■ **REQUIREMENT**
Where the listing below has a line with "- The worst hold-check", write out exactly that line and every line after it, stopping after the line with "- The total leakage".

■ **MATERIAL FOR THIS EXERCISE**
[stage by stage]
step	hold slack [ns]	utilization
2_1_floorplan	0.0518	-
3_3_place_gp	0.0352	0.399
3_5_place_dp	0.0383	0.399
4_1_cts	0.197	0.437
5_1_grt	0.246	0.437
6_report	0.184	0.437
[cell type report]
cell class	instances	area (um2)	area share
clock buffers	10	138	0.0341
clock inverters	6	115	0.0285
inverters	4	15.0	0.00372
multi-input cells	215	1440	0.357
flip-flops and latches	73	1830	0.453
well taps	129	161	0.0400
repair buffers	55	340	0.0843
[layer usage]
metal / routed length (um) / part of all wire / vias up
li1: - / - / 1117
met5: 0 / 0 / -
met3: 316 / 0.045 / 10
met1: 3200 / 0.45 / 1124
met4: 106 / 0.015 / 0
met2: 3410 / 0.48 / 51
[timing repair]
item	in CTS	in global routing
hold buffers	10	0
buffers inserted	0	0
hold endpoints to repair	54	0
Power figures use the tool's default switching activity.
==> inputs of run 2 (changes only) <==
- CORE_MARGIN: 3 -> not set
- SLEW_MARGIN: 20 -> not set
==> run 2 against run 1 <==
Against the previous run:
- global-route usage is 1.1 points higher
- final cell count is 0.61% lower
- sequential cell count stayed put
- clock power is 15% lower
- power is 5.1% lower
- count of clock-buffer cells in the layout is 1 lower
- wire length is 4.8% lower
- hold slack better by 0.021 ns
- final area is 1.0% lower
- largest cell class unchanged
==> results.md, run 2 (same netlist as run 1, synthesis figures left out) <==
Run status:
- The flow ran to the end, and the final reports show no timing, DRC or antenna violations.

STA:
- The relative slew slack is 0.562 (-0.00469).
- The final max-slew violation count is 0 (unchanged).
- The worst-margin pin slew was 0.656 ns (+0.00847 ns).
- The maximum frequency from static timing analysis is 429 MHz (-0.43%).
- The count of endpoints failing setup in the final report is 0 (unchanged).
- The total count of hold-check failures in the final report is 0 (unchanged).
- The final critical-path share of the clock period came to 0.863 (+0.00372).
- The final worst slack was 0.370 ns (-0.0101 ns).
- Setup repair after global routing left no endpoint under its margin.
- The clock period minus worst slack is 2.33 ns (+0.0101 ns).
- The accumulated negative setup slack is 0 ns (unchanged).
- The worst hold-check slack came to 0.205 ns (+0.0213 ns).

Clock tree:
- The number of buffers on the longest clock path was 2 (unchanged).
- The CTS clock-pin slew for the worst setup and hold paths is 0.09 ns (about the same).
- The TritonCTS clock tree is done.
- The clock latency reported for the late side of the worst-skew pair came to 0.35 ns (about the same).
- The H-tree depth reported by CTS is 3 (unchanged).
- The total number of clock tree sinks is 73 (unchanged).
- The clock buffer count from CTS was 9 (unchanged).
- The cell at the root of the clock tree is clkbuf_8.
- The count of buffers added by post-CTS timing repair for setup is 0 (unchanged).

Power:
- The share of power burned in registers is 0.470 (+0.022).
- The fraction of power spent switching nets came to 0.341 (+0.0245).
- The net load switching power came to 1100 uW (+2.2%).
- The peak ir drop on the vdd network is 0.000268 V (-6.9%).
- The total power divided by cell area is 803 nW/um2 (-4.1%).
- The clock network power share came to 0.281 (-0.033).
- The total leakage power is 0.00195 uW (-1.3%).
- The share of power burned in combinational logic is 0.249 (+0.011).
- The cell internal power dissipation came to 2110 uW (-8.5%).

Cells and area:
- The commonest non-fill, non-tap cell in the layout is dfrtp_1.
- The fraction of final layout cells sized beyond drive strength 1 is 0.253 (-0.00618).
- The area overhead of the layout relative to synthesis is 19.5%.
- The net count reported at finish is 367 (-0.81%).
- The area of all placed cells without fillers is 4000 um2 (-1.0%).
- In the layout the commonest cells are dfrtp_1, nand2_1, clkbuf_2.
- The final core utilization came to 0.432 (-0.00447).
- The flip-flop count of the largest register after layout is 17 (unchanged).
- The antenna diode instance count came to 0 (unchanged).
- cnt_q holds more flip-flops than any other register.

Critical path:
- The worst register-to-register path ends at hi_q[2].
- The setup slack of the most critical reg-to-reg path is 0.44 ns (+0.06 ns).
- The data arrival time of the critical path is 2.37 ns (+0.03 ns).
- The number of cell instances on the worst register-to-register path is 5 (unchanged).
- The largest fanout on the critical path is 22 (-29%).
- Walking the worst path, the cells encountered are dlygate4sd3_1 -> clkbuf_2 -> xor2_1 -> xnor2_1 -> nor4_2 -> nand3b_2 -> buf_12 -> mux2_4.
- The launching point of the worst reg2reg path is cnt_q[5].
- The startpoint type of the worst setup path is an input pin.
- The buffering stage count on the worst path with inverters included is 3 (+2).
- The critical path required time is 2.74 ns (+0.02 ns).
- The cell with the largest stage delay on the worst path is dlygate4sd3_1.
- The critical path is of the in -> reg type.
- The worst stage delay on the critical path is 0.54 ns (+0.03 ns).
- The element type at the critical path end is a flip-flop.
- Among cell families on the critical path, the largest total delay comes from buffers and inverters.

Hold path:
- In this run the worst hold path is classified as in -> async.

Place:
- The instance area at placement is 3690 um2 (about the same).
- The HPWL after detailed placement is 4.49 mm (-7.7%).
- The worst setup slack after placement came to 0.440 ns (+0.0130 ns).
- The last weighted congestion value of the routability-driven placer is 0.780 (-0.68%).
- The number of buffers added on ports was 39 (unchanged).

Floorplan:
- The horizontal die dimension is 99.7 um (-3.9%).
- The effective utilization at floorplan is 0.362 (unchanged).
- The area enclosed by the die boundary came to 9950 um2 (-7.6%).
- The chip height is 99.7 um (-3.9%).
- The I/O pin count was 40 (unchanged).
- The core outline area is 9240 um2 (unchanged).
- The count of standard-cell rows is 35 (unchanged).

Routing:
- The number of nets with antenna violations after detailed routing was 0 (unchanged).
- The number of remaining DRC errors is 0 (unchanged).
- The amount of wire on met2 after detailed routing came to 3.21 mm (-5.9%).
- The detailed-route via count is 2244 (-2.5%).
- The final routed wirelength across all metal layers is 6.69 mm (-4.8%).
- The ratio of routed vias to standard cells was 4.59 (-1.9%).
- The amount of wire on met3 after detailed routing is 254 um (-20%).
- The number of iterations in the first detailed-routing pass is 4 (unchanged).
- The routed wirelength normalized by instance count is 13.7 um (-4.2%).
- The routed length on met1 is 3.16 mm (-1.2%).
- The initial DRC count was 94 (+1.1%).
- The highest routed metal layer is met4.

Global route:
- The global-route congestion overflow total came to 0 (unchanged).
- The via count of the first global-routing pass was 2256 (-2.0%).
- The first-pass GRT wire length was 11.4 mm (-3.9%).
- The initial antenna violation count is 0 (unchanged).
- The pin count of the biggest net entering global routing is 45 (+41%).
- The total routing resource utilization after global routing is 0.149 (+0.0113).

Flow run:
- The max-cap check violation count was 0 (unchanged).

■ **THE COMPLETED TASK**
- The worst hold-check slack came to 0.205 ns (+0.0213 ns).

Clock tree:
- The number of buffers on the longest clock path was 2 (unchanged).
- The CTS clock-pin slew for the worst setup and hold paths is 0.09 ns (about the same).
- The TritonCTS clock tree is done.
- The clock latency reported for the late side of the worst-skew pair came to 0.35 ns (about the same).
- The H-tree depth reported by CTS is 3 (unchanged).
- The total number of clock tree sinks is 73 (unchanged).
- The clock buffer count from CTS was 9 (unchanged).
- The cell at the root of the clock tree is clkbuf_8.
- The count of buffers added by post-CTS timing repair for setup is 0 (unchanged).

Power:
- The share of power burned in registers is 0.470 (+0.022).
- The fraction of power spent switching nets came to 0.341 (+0.0245).
- The net load switching power came to 1100 uW (+2.2%).
- The peak ir drop on the vdd network is 0.000268 V (-6.9%).
- The total power divided by cell area is 803 nW/um2 (-4.1%).
- The clock network power share came to 0.281 (-0.033).
- The total leakage power is 0.00195 uW (-1.3%).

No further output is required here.